The Knights of the Globe was organized in 1889 by Dr. William W. Krape, a dentist in Freeport, Illinois. Krape recruited members that included Freemasons prominent in the Scottish Rite, by Odd Fellows of the highest rank, and by members of the Ancient Order of United Workmen, Royal Arcanum, American Legion of Honor, Woodmen of the World, the Grand Army of the Republic, and other secret societies. The influence of the Workmen was seen in the uniform assessment rate, that of the Freemasons and Odd Fellows in the degree work and emblems, and the Grand Army in its obligation that "no other flag than the glorious Stars and Stripes shall ever float over our country."

The Knights of the Globe established its Supreme Council on August 28, 1889. The fraternal organization was incorporated in Illinois on December 20, 1890. The chief object of the order is mutual helpfulness. Another chief object of the fraternity was to inculcate lofty ideas of American citizenship.

The fraternity celebrated its second anniversary with a parade of 500 members and exercises in the opera house in Freeport on August 28, 1891. Members attended the celebration from Apple River, Byron, Cedarville, Dakota, Davis, Dixon, Elgin, Forreston, Galena, Lanark, Lena, Monroe, Orangeville, Oregon, Pecatonica, Polo, Rochelle, Rock Falls, Rockford, Shannon, Stillman Valley, Warren, Winslow, and Yellow Creek.

Men and women may become members of both the KG and the Knights of the Globe Mutual Benefit Association. Women first joined the Daughters of the Globe, a branch of the Knights of the Globe. While the Order was well distributed throughout the West, it was strong in Illinois, where a large proportion of its 7,000 members resided. By 1907, there were over 25,000 members.

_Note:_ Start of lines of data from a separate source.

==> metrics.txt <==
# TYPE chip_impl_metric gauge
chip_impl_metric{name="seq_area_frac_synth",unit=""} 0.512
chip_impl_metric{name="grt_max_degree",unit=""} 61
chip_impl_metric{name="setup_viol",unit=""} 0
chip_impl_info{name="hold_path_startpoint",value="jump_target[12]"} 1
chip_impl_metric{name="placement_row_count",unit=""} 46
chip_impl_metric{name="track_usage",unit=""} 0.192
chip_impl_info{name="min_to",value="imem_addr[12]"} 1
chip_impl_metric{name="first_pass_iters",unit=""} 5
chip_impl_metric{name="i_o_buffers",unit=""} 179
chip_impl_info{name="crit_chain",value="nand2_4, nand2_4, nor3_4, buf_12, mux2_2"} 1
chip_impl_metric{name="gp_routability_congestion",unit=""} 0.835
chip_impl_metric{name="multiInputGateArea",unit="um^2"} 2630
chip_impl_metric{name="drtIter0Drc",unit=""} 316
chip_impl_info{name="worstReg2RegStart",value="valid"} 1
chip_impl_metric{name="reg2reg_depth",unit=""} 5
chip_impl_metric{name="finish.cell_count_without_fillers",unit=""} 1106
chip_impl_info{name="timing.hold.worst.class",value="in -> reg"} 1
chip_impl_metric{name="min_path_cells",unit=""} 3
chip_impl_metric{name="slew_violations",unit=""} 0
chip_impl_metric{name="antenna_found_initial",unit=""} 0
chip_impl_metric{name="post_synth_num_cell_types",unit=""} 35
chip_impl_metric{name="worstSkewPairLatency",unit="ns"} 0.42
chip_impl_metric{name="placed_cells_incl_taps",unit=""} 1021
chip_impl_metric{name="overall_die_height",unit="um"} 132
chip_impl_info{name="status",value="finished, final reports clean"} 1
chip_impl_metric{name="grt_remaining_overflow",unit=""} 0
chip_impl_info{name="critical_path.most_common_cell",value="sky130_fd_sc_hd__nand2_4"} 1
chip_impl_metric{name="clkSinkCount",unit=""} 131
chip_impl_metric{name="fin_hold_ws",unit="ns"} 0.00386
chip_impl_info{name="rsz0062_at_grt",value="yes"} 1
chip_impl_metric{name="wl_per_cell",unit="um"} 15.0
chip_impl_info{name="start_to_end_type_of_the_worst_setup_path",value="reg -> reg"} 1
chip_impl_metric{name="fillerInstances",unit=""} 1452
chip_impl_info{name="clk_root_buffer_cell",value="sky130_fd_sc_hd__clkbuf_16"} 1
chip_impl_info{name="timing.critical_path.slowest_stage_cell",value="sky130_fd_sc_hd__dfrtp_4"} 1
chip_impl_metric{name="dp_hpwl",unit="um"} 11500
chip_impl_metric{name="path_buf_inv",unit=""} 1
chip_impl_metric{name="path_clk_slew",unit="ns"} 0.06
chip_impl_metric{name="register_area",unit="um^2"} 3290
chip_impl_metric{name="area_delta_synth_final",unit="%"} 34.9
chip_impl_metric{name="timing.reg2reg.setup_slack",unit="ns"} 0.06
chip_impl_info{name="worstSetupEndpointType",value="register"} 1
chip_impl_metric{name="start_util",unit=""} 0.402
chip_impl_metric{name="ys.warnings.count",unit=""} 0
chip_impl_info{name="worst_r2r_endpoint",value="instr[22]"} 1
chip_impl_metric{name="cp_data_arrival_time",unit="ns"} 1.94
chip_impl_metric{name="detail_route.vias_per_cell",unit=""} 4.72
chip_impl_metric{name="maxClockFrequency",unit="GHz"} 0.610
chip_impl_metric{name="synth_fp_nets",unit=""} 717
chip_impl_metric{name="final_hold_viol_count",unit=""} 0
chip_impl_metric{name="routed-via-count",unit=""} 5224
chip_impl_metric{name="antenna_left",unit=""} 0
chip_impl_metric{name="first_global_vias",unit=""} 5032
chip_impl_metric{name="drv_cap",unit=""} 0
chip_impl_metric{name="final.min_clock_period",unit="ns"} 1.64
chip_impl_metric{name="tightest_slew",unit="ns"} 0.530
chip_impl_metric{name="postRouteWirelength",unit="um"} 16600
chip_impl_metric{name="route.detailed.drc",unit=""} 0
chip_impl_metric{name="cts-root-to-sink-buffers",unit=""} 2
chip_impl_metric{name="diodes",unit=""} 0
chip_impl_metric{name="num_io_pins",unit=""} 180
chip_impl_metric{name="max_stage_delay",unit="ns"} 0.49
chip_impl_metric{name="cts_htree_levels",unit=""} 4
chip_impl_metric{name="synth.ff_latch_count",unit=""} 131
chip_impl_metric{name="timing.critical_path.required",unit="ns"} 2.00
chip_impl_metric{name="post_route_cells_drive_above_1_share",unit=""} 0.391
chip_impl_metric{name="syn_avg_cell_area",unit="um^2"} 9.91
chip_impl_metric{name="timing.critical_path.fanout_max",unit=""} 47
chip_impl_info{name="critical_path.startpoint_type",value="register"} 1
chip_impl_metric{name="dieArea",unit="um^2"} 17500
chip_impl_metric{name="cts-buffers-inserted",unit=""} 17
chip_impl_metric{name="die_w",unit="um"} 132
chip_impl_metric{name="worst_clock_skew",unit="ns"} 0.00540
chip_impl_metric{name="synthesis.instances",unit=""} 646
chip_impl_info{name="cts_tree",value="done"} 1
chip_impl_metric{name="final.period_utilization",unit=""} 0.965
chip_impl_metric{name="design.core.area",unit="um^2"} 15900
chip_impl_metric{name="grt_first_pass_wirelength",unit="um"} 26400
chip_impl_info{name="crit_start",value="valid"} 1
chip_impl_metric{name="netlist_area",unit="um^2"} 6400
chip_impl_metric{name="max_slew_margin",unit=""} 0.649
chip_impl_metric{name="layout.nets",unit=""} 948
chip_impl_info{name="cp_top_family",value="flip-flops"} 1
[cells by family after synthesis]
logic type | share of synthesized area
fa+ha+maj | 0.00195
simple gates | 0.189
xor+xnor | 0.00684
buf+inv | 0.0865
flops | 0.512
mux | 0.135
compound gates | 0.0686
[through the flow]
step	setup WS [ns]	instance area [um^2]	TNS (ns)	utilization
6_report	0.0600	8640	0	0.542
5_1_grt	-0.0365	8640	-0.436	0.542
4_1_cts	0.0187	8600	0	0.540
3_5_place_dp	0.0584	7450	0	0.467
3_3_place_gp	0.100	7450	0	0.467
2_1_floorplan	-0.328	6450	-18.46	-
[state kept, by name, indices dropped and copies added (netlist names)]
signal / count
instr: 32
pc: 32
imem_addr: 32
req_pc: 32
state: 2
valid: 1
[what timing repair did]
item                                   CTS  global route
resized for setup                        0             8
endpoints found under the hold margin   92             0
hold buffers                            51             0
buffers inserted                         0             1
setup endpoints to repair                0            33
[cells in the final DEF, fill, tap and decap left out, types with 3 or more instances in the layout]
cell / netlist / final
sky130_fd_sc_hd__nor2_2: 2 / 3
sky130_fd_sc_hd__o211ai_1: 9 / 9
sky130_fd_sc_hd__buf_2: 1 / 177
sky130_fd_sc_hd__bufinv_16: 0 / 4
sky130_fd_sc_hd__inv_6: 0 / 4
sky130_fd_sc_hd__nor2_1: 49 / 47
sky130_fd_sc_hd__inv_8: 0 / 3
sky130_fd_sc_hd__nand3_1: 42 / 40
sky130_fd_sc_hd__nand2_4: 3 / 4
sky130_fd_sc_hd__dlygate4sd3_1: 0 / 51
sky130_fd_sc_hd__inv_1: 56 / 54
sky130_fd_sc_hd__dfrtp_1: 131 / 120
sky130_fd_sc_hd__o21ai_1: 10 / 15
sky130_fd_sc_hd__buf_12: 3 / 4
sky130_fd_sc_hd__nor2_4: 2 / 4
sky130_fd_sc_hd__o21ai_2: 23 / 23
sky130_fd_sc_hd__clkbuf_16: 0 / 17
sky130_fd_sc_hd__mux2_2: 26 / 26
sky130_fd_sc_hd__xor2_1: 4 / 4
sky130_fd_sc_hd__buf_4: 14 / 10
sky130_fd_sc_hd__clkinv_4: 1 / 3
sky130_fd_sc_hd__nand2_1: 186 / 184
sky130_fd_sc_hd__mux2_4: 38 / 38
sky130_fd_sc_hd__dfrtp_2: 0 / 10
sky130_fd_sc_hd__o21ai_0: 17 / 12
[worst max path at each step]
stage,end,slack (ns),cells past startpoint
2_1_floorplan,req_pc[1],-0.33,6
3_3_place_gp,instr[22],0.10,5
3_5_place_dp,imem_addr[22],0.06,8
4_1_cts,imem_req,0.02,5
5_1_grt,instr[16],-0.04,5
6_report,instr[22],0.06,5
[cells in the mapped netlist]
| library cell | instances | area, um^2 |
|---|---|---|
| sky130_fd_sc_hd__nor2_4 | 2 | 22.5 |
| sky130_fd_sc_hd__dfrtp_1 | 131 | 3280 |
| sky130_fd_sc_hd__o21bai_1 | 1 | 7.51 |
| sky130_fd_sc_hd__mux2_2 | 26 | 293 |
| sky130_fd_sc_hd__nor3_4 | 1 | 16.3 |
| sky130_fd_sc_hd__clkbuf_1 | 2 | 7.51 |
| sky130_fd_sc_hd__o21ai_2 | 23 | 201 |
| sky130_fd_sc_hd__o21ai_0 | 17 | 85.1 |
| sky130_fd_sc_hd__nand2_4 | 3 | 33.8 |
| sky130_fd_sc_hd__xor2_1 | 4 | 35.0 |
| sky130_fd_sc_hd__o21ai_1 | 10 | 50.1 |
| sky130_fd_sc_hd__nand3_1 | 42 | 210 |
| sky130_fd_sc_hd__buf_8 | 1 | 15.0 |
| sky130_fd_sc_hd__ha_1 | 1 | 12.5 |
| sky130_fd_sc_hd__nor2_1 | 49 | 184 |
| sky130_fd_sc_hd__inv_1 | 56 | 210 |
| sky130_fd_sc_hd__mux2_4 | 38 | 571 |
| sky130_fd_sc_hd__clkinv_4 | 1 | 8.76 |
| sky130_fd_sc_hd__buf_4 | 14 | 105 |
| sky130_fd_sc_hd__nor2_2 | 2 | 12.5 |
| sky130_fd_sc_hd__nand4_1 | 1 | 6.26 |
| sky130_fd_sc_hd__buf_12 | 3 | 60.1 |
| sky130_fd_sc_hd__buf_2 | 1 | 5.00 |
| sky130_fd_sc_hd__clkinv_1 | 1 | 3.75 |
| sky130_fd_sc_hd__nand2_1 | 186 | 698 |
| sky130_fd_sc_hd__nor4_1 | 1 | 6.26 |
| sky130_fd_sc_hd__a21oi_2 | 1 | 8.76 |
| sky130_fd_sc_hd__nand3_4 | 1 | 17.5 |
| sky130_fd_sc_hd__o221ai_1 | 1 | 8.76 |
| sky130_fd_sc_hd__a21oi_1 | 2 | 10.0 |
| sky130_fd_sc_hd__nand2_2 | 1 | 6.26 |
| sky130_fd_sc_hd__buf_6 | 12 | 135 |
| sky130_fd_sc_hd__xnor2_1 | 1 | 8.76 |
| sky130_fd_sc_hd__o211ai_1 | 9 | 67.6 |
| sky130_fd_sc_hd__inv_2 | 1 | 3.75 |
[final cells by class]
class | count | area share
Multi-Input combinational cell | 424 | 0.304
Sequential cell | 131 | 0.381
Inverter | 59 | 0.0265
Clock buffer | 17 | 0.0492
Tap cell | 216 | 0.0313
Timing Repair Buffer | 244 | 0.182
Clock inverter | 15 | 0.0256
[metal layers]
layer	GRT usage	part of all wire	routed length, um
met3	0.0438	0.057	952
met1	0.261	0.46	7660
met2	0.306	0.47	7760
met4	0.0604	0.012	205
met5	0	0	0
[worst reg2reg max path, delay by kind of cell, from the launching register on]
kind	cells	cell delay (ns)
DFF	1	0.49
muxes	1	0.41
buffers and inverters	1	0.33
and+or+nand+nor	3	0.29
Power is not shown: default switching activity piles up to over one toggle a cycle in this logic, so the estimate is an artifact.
===== config.mk =====
export PLATFORM = sky130hd
export DESIGN_NAME = tmds_encoder_3ch
export DESIGN_NICKNAME = d
export VERILOG_FILES = /design/src/rtl/tmds_encoder_3ch.sv
export SDC_FILE = /design/constraint.sdc
export NUM_CORES = 1
export LEC_CHECK = 0
export ABC_CLOCK_PERIOD_IN_PS = 5050
export BUFFER_PORTS_ARGS = -buffer_cell sky130_fd_sc_hd__buf_2
export CAP_MARGIN = 20
export CORE_AREA = 2 2 93 118
export CTS_BUF_LIST = sky130_fd_sc_hd__clkbuf_4 sky130_fd_sc_hd__clkbuf_8
export DETAILED_ROUTE_END_ITERATION = 16
export DIE_AREA = 0 0 95 120
export PLACE_DENSITY_LB_ADDON = 0.05
export SETUP_SLACK_MARGIN = 0.05
export SYNTH_ARGS = -nofsm -noshare
export SYNTH_HDL_FRONTEND = slang
export SYNTH_SLANG_ARGS = --single-unit

===== constraint.sdc =====
create_clock -name clk_pixel -period 5.05 [get_ports clk_pixel]
set_clock_uncertainty 0.2 [all_clocks]
set_input_delay 0.2525 -clock clk_pixel [delete_from_list [all_inputs] [get_ports clk_pixel]]
set_output_delay 0.2525 -clock clk_pixel [all_outputs]
set_load 0.02 [all_outputs]

===== src/rtl/tmds_encoder_3ch.sv =====
// Three-channel DVI 1.0 TMDS encoder: transition-minimising stage, then a
// DC-balancing stage with per-channel running disparity. Two-cycle latency.
module tmds_encoder_3ch (
  input  logic       clk_pixel,
  input  logic       reset,
  input  logic [7:0] red,
  input  logic [7:0] green,
  input  logic [7:0] blue,
  input  logic       hsync,
  input  logic       vsync,
  input  logic       de,
  output logic [9:0] tmds_red,
  output logic [9:0] tmds_green,
  output logic [9:0] tmds_blue
);

  localparam logic [9:0] TOKEN_00 = 10'b1101010100;
  localparam logic [9:0] TOKEN_01 = 10'b0010101011;
  localparam logic [9:0] TOKEN_10 = 10'b0101010100;
  localparam logic [9:0] TOKEN_11 = 10'b1010101011;

  // Channel index 0 = blue, 1 = green, 2 = red; only blue carries syncs.
  logic [7:0] data_in [3];
  logic [1:0] ctrl_in [3];
  logic [9:0] sym_out [3];

  assign data_in[0] = blue;
  assign data_in[1] = green;
  assign data_in[2] = red;
  assign ctrl_in[0] = {vsync, hsync};
  assign ctrl_in[1] = 2'b00;
  assign ctrl_in[2] = 2'b00;

  assign tmds_blue  = sym_out[0];
  assign tmds_green = sym_out[1];
  assign tmds_red   = sym_out[2];

  genvar gi;
  generate
    for (gi = 0; gi < 3; gi++) begin : g_ch
      logic [3:0]        n1;
      logic              use_xnor;
      logic [8:0]        q_m_d, q_m_q;
      logic              de_q;
      logic [1:0]        ctrl_q;
      logic [3:0]        n1q;
      logic signed [4:0] diff;
      logic signed [4:0] cnt_d, cnt_q;
      logic [9:0]        sym_d, sym_q;

      always_comb begin
        n1 = 4'd0;
        for (int i = 0; i < 8; i++) n1 = n1 + {3'b000, data_in[gi][i]};
        use_xnor = (n1 > 4'd4) || (n1 == 4'd4 && !data_in[gi][0]);
        q_m_d    = '0;
        q_m_d[0] = data_in[gi][0];
        for (int i = 1; i < 8; i++)
          q_m_d[i] = use_xnor ? ~(q_m_d[i-1] ^ data_in[gi][i]) : (q_m_d[i-1] ^ data_in[gi][i]);
        q_m_d[8] = ~use_xnor;
      end

      always_ff @(posedge clk_pixel or posedge reset) begin
        if (reset) begin
          q_m_q  <= '0;
          de_q   <= 1'b0;
          ctrl_q <= 2'b00;
        end else begin
          q_m_q  <= q_m_d;
          de_q   <= de;
          ctrl_q <= ctrl_in[gi];
        end
      end

      // diff = N1q - N0q = 2*N1q - 8; fits the 5-bit signed range exactly.
      always_comb begin
        n1q = 4'd0;
        for (int i = 0; i < 8; i++) n1q = n1q + {3'b000, q_m_q[i]};
        diff  = $signed({n1q, 1'b0} - 5'd8);
        sym_d = TOKEN_00;
        cnt_d = cnt_q;
        if (!de_q) begin
          cnt_d = 5'sd0;
          case (ctrl_q)
            2'b00:   sym_d = TOKEN_00;
            2'b01:   sym_d = TOKEN_01;
            2'b10:   sym_d = TOKEN_10;
            default: sym_d = TOKEN_11;
          endcase
        end else if (cnt_q == 5'sd0 || diff == 5'sd0) begin
          sym_d = {~q_m_q[8], q_m_q[8], q_m_q[8] ? q_m_q[7:0] : ~q_m_q[7:0]};
          cnt_d = q_m_q[8] ? cnt_q + diff : cnt_q - diff;
        end else if ((cnt_q > 5'sd0 && diff > 5'sd0) || (cnt_q < 5'sd0 && diff < 5'sd0)) begin
          sym_d = {1'b1, q_m_q[8], ~q_m_q[7:0]};
          cnt_d = cnt_q - diff + (q_m_q[8] ? 5'sd2 : 5'sd0);
        end else begin
          sym_d = {1'b0, q_m_q[8], q_m_q[7:0]};
          cnt_d = cnt_q + diff - (q_m_q[8] ? 5'sd0 : 5'sd2);
        end
      end

      always_ff @(posedge clk_pixel or posedge reset) begin
        if (reset) begin
          sym_q <= TOKEN_00;
          cnt_q <= 5'sd0;
        end else begin
          sym_q <= sym_d;
          cnt_q <= cnt_d;
        end
      end

      assign sym_out[gi] = sym_q;
    end
  endgenerate

endmodule


==> flow_summary.json <==
{
  "status": "finished clean",
  "crit_slowest_cell": "fa_1",
  "drive_above_1_share": 0.182,
  "cts-root-buf": "clkbuf_8",
  "regArea_um2": 1820,
  "slew_viol_final": 0,
  "dr.pass1.iters": 4,
  "cp_common_cell": "fa_1",
  "reg2reg_slack_ns": 0.22,
  "cp-endpoint": "g_ch[2].cnt_q[4]$_DFF_PP0_",
  "avgSynthCellArea_um2": 10.3,
  "cp_top_family": "adder cells",
  "yosysWarnings": 0,
  "layout_min_cycle_time_ns": 4.83,
  "numCtsBuffers": 9,
  "r2r_start": "g_ch[2].q_m_q[0]$_DFF_PP0_",
  "cts.sinks": 72,
  "critical_path_class": "flop to flop",
  "cts.reportedPaths.clkPinSlew_ns": 0.09,
  "detailedRoute.firstIterationViolations": 115,
  "overflow": 0,
  "cp_max_fo": 10,
  "multiInputGateArea_um2": 3410,
  "initial_core_util": 0.546,
  "h-tree-depth": 3,
  "finalHoldViolations": 0,
  "routedWlPerCell_um": 15.1,
  "synth_nets": 673,
  "fin_tns_setup_ns": 0,
  "dp_hpwl_um": 8800,
  "gp_congestion": 0.831,
  "num_vias": 3919,
  "cp.depth": 15,
  "drtAntennaViolNets": 0,
  "post-route-drc-count": 0,
  "fmax_ghz": 0.207,
  "final_nets": 743,
  "io_pins": 59,
  "design.core.area_um2": 10400,
  "antenna_found_initial": 0,
  "crit_chain": "fa_1 -> inv_1 -> fa_1 -> fa_1 -> inv_1 -> ha_1 -> fa_1 -> xor2_2 -> ha_1 -> ha_2 -> or2_2 -> a21oi_1 -> a2111oi_0 -> a2111oi_0 -> a211o_1",
  "dieWidth_um": 95,
  "cap_violations": 0,
  "rows": 42,
  "ys_ff_latch": 72,
  "syn_area_um2": 5650,
  "setup_viol": 0,
  "cp.required_ns": 5.10,
  "worstMarginPinSlew_ns": 0.718,
  "crit_start": "g_ch[2].q_m_q[0]$_DFF_PP0_",
  "viasPerCell": 5.18,
  "grt_usage": 0.223,
  "r2r-end": "g_ch[2].cnt_q[4]$_DFF_PP0_",
  "die_area_um2": 11400,
  "worstPathArrival_ns": 4.88,
  "cts_tree": "yes",
  "synth_edf_count": 0,
  "wirelength_um": 11400,
  "critPathBufInv": 2,
  "netlist_instances": 550,
  "endpoint_kind": "flop",
  "min_path_type": "input port to flop",
  "grt_max_degree": 60,
  "grt_pass1_wl_um": 19500,
  "die_h_um": 120,
  "start_kind": "flop",
  "final_cell_mix": "inv_1 (92), ha_1 (62), buf_2 (58), dfrtp_1 (57), xnor2_1 (51)",
  "timing.slew.headroom": 0.521,
  "yosysUniqueCellTypes": 45,
  "rsz0062_at_grt": "true",
  "async_flop_share": 1.00,
  "synth.yosys.seq_area_share": 0.322,
  "diodes": 0,
  "area_growth_pct": 14.3,
  "n_fill_cell": 895,
  "worst_r2r_path_depth": 15,
  "clock_latency_ns": 0.36,
  "cts_buffer_depth": 2,
  "critPathMaxStageDelay_ns": 0.53,
  "synthFlopType": "dfrtp_1",
  "mostFrequentLayoutCell": "inv_1",
  "timing.final.crit_share": 0.956,
  "first_global_vias": 4241,
  "port_buffers": 58
}
## logic make-up (layout without fill, tap and decap cells)
logic type | Yosys count | after routing | share of synthesized area
buffers and inverters | 112 | 187 | 0.0777
adder cells (fa/ha/maj) | 94 | 94 | 0.248
AO/OA/AOI/OAI | 89 | 89 | 0.0990
AND/OR/NAND/NOR | 88 | 88 | 0.0801
XOR/XNOR | 78 | 78 | 0.136
flip-flops | 72 | 72 | 0.322
multiplexers | 17 | 17 | 0.0370
## sequential cells by signal (all words and copies together), names as in the netlist
register / cells
tmds_blue: 10
g_ch.q_m_q: 27
g_ch.de_q: 1
tmds_green: 10
g_ch.cnt_q: 12
g_ch.ctrl_q: 2
tmds_red: 10
## cell type report
type | instances | area share
clock inverters | 6 | 0.0143
well taps | 132 | 0.0256
flip-flops and latches | 72 | 0.282
clock buffers | 10 | 0.0203
inverters | 94 | 0.0546
repair buffers | 77 | 0.0751
multi-input cells | 366 | 0.528
## cells in the mapped netlist, drive strengths merged (3+ instances only)
cell type,instances,area (um^2)
a31oi,5,31.3
fa,30,601
a21oi,33,165
xor2,17,149
o21bai,8,60.1
or3,6,47.5
nor2b,3,18.8
mux2i,16,198
or3b,3,26.3
ha,64,801
inv,93,349
buf,6,41.3
nand2,24,90.1
o21ai,15,75.1
a2111oi,6,52.6
xnor2,58,553
a21o,8,60.1
dfrtp,57,1430
nor2,20,75.1
xnor3,3,67.6
nand3,6,30.0
o21a,3,22.5
dfstp,15,394
or2,4,25.0
nor3,4,20.0
a211o,3,26.3
nand4,3,18.8
nor3b,4,30.0
and3,7,43.8
clkbuf,12,45.0
## stage by stage
step,std cells,worst slack (ns),hold slack [ns],instance area (um^2),utilization
after floorplan,550,0.359,0.0839,5650,-
after global placement,724,0.306,0.0260,6040,0.583
after detailed placement,724,0.134,0.0276,6040,0.583
after CTS,756,0.154,0.00278,6420,0.620
after global routing,757,0.0103,0.0265,6460,0.624
final,757,0.220,0.0230,6460,0.624
## timing repair
action | CTS | global route
buffers inserted | 0 | 1
hold buffers | 16 | 0
endpoints found under the setup margin | 0 | 6
endpoints found under the hold margin | 28 | 0
gates resized for setup | 0 | 6
## per-layer routing
layer | part of all wire | track usage | routed length [um]
met1 | 0.40 | 0.253 | 4570
met2 | 0.56 | 0.414 | 6340
met3 | 0.029 | 0.0458 | 332
met4 | 0.016 | 0.0670 | 186
met5 | 0 | 0 | 0
## worst min path at each step
stage	startpoint	to	slack, ns	cells past startpoint
6_report	green[7]	g_ch[1].q_m_q[7]$_DFF_PP0_	0.02	3
3_5_place_dp	reset	g_ch[2].cnt_q[4]$_DFF_PP0_	0.03	2
5_1_grt	green[7]	g_ch[1].q_m_q[7]$_DFF_PP0_	0.03	3
4_1_cts	green[7]	g_ch[1].q_m_q[7]$_DFF_PP0_	0.003	3
2_1_floorplan	hsync	g_ch[0].ctrl_q[0]$_DFF_PP0_	0.08	0
3_3_place_gp	reset	g_ch[2].cnt_q[4]$_DFF_PP0_	0.03	2
## tightest hold or removal path, delay by kind of cell
kind      cells  cell delay (ns)
buf+inv       1             0.10
xor+xnor      2             0.18
Power is left out: the tool's default activity adds up to more than one toggle a clock period on the data nets, which glitch-free logic cannot reach.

Headquartered in Chicago, it appeared to be extinct by 1923.

==Knights of the Globe Mutual Benefit Association==
The KG secured the death benefit feature to its members through the Knights of the Globe Mutual Benefit Association (KGMBA), a non-secret, cooperative insurance company, organized under the laws of the State of Illinois in 1890, to which only Knights of the Globe and Daughters of the Globe were eligible.

The mutual aid society through the Knights was recruited from the more healthful portions of the United States. It announced special inducements to young men because of its uniform rate of assessments. It issued death benefit certificates for ten different amounts, ranging from to , to those between 18 and 56 years of age who were otherwise eligible.

It was located in Freeport, Illinois.

Around 1904, the membership of the KGMBA was transferred to the Cosmopolitan Life Insurance Association, an assessment company that started doing business in 1890. Krape, one of the founders of KGMBA, was president of the Cosmopolitan company. This latter company surrendered its charter to the state of Illinois, on September 2, 1909, and attempted to switch the membership to the Old Colony Life association which has brought forth the protest from several hundred Joliet, Illinois policyholders and in fact from policyholders all over the state. When the move was decided to take over the membership of the Cosmopolitan company, delegates were invited to Chicago to meet the officials of the Old Colony company and it was thought that the entire matter could be closed up at a “good feed” which the Old Colony officials placed before the visitors. The Old Colony company was young and rented offices in the Old Colony Building, Chicago, The company proposed to take in the members of the Cosmopolitan company without a physical examination but they would have to pay the premium at their attained age. This meant that the assessments that the policyholders had been paying into the KGMBA, Cosmopolitan Life Insurance company for years, had gone for naught, and if they still desired to carry insurance in the Old Colony, they would have to pay the premium charged to their present age. This is what caused the protest. A committee representing 300 Joliet policyholders of the Cosmopolitan met in November 1909, in Joliet and voted to institute civil proceedings for the recovery of their premiums.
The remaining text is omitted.